### WHAT THE TASK REQUIRES
Only an exact copy of the listing below will do.

(INFORMATION GIVEN)

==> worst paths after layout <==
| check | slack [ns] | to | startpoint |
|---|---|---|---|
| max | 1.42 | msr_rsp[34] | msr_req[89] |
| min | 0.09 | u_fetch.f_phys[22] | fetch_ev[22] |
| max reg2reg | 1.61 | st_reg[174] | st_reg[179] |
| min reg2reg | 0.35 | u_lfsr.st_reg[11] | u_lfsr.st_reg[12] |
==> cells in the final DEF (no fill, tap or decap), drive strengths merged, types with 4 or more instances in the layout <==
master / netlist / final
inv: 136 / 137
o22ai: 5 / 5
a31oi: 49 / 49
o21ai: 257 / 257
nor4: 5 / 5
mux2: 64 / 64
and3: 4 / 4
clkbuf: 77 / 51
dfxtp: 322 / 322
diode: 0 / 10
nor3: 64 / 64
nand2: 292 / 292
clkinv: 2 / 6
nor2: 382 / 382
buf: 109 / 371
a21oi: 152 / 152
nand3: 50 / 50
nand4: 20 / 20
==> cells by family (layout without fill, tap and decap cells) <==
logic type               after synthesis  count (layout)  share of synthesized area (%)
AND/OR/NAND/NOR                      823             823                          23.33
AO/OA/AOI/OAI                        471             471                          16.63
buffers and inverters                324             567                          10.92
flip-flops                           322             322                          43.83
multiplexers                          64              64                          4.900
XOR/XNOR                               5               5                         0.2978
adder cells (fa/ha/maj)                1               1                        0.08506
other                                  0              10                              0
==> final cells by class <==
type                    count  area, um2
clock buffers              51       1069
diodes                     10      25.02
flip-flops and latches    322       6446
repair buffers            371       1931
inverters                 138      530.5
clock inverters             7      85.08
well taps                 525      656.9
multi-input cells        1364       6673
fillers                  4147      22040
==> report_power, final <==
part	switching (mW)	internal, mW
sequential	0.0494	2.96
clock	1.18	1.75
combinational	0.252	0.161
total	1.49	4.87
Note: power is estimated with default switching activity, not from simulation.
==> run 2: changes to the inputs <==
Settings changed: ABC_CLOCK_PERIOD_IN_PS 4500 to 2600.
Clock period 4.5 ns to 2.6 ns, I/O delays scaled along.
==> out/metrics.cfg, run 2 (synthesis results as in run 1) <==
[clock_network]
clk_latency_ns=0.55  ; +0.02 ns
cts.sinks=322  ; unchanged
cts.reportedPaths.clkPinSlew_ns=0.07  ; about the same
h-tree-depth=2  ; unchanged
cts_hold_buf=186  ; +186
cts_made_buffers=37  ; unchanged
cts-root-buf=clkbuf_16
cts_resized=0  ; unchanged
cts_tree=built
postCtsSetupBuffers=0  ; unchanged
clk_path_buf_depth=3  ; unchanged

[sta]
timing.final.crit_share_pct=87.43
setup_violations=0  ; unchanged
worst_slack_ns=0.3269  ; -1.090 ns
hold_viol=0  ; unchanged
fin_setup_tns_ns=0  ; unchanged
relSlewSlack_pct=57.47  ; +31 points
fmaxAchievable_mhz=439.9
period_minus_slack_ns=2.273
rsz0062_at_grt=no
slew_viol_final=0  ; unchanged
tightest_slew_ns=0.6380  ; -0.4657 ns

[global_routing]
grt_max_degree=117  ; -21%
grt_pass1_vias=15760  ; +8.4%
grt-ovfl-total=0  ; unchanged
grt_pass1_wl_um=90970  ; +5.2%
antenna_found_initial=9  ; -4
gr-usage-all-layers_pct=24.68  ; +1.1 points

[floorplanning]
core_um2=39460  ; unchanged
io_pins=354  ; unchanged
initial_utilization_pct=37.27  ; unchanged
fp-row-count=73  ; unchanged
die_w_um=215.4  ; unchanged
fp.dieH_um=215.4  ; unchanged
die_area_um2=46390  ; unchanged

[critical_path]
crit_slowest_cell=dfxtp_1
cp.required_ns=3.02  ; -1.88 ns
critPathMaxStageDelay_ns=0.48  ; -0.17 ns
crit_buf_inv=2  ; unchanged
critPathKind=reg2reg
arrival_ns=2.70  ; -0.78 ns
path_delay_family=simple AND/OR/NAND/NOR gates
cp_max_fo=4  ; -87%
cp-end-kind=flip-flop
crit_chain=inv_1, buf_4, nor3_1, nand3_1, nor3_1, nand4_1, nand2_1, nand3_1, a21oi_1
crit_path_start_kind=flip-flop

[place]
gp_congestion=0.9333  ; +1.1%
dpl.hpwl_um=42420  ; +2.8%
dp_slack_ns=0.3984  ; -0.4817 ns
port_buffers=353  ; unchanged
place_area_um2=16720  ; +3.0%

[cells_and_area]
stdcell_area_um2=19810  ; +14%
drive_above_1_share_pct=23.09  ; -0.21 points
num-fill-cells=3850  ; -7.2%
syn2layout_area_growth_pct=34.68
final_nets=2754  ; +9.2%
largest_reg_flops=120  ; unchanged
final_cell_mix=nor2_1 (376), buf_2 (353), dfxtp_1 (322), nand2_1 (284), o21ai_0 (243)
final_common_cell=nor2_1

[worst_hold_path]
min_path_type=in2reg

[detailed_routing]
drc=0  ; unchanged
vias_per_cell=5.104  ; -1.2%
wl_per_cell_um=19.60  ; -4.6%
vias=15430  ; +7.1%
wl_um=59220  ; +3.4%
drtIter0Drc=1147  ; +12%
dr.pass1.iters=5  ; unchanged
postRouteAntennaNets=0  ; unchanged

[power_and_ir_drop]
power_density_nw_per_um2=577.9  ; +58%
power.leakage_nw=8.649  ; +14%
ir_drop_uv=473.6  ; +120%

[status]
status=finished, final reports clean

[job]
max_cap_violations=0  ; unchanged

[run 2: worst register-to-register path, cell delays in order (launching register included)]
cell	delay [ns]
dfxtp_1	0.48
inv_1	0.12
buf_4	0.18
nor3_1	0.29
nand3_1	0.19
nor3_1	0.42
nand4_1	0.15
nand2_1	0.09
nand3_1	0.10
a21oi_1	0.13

(End INFORMATION GIVEN)

### WORKED SOLUTION
==> worst paths after layout <==
| check | slack [ns] | to | startpoint |
|---|---|---|---|
| max | 1.42 | msr_rsp[34] | msr_req[89] |
| min | 0.09 | u_fetch.f_phys[22] | fetch_ev[22] |
| max reg2reg | 1.61 | st_reg[174] | st_reg[179] |
| min reg2reg | 0.35 | u_lfsr.st_reg[11] | u_lfsr.st_reg[12] |
==> cells in the final DEF (no fill, tap or decap), drive strengths merged, types with 4 or more instances in the layout <==
master / netlist / final
inv: 136 / 137
o22ai: 5 / 5
a31oi: 49 / 49
o21ai: 257 / 257
nor4: 5 / 5
mux2: 64 / 64
and3: 4 / 4
clkbuf: 77 / 51
dfxtp: 322 / 322
diode: 0 / 10
nor3: 64 / 64
nand2: 292 / 292
clkinv: 2 / 6
nor2: 382 / 382
buf: 109 / 371
a21oi: 152 / 152
nand3: 50 / 50
nand4: 20 / 20
==> cells by family (layout without fill, tap and decap cells) <==
logic type               after synthesis  count (layout)  share of synthesized area (%)
AND/OR/NAND/NOR                      823             823                          23.33
AO/OA/AOI/OAI                        471             471                          16.63
buffers and inverters                324             567                          10.92
flip-flops                           322             322                          43.83
multiplexers                          64              64                          4.900
XOR/XNOR                               5               5                         0.2978
adder cells (fa/ha/maj)                1               1                        0.08506
other                                  0              10                              0
==> final cells by class <==
type                    count  area, um2
clock buffers              51       1069
diodes                     10      25.02
flip-flops and latches    322       6446
repair buffers            371       1931
inverters                 138      530.5
clock inverters             7      85.08
well taps                 525      656.9
multi-input cells        1364       6673
fillers                  4147      22040
==> report_power, final <==
part	switching (mW)	internal, mW
sequential	0.0494	2.96
clock	1.18	1.75
combinational	0.252	0.161
total	1.49	4.87
Note: power is estimated with default switching activity, not from simulation.
==> run 2: changes to the inputs <==
Settings changed: ABC_CLOCK_PERIOD_IN_PS 4500 to 2600.
Clock period 4.5 ns to 2.6 ns, I/O delays scaled along.
==> out/metrics.cfg, run 2 (synthesis results as in run 1) <==
[clock_network]
clk_latency_ns=0.55  ; +0.02 ns
cts.sinks=322  ; unchanged
cts.reportedPaths.clkPinSlew_ns=0.07  ; about the same
h-tree-depth=2  ; unchanged
cts_hold_buf=186  ; +186
cts_made_buffers=37  ; unchanged
cts-root-buf=clkbuf_16
cts_resized=0  ; unchanged
cts_tree=built
postCtsSetupBuffers=0  ; unchanged
clk_path_buf_depth=3  ; unchanged

[sta]
timing.final.crit_share_pct=87.43
setup_violations=0  ; unchanged
worst_slack_ns=0.3269  ; -1.090 ns
hold_viol=0  ; unchanged
fin_setup_tns_ns=0  ; unchanged
relSlewSlack_pct=57.47  ; +31 points
fmaxAchievable_mhz=439.9
period_minus_slack_ns=2.273
rsz0062_at_grt=no
slew_viol_final=0  ; unchanged
tightest_slew_ns=0.6380  ; -0.4657 ns

[global_routing]
grt_max_degree=117  ; -21%
grt_pass1_vias=15760  ; +8.4%
grt-ovfl-total=0  ; unchanged
grt_pass1_wl_um=90970  ; +5.2%
antenna_found_initial=9  ; -4
gr-usage-all-layers_pct=24.68  ; +1.1 points

[floorplanning]
core_um2=39460  ; unchanged
io_pins=354  ; unchanged
initial_utilization_pct=37.27  ; unchanged
fp-row-count=73  ; unchanged
die_w_um=215.4  ; unchanged
fp.dieH_um=215.4  ; unchanged
die_area_um2=46390  ; unchanged

[critical_path]
crit_slowest_cell=dfxtp_1
cp.required_ns=3.02  ; -1.88 ns
critPathMaxStageDelay_ns=0.48  ; -0.17 ns
crit_buf_inv=2  ; unchanged
critPathKind=reg2reg
arrival_ns=2.70  ; -0.78 ns
path_delay_family=simple AND/OR/NAND/NOR gates
cp_max_fo=4  ; -87%
cp-end-kind=flip-flop
crit_chain=inv_1, buf_4, nor3_1, nand3_1, nor3_1, nand4_1, nand2_1, nand3_1, a21oi_1
crit_path_start_kind=flip-flop

[place]
gp_congestion=0.9333  ; +1.1%
dpl.hpwl_um=42420  ; +2.8%
dp_slack_ns=0.3984  ; -0.4817 ns
port_buffers=353  ; unchanged
place_area_um2=16720  ; +3.0%

[cells_and_area]
stdcell_area_um2=19810  ; +14%
drive_above_1_share_pct=23.09  ; -0.21 points
num-fill-cells=3850  ; -7.2%
syn2layout_area_growth_pct=34.68
final_nets=2754  ; +9.2%
largest_reg_flops=120  ; unchanged
final_cell_mix=nor2_1 (376), buf_2 (353), dfxtp_1 (322), nand2_1 (284), o21ai_0 (243)
final_common_cell=nor2_1

[worst_hold_path]
min_path_type=in2reg

[detailed_routing]
drc=0  ; unchanged
vias_per_cell=5.104  ; -1.2%
wl_per_cell_um=19.60  ; -4.6%
vias=15430  ; +7.1%
wl_um=59220  ; +3.4%
drtIter0Drc=1147  ; +12%
dr.pass1.iters=5  ; unchanged
postRouteAntennaNets=0  ; unchanged

[power_and_ir_drop]
power_density_nw_per_um2=577.9  ; +58%
power.leakage_nw=8.649  ; +14%
ir_drop_uv=473.6  ; +120%

[status]
status=finished, final reports clean

[job]
max_cap_violations=0  ; unchanged

[run 2: worst register-to-register path, cell delays in order (launching register included)]
cell	delay [ns]
dfxtp_1	0.48
inv_1	0.12
buf_4	0.18
nor3_1	0.29
nand3_1	0.19
nor3_1	0.42
nand4_1	0.15
nand2_1	0.09
nand3_1	0.10
a21oi_1	0.13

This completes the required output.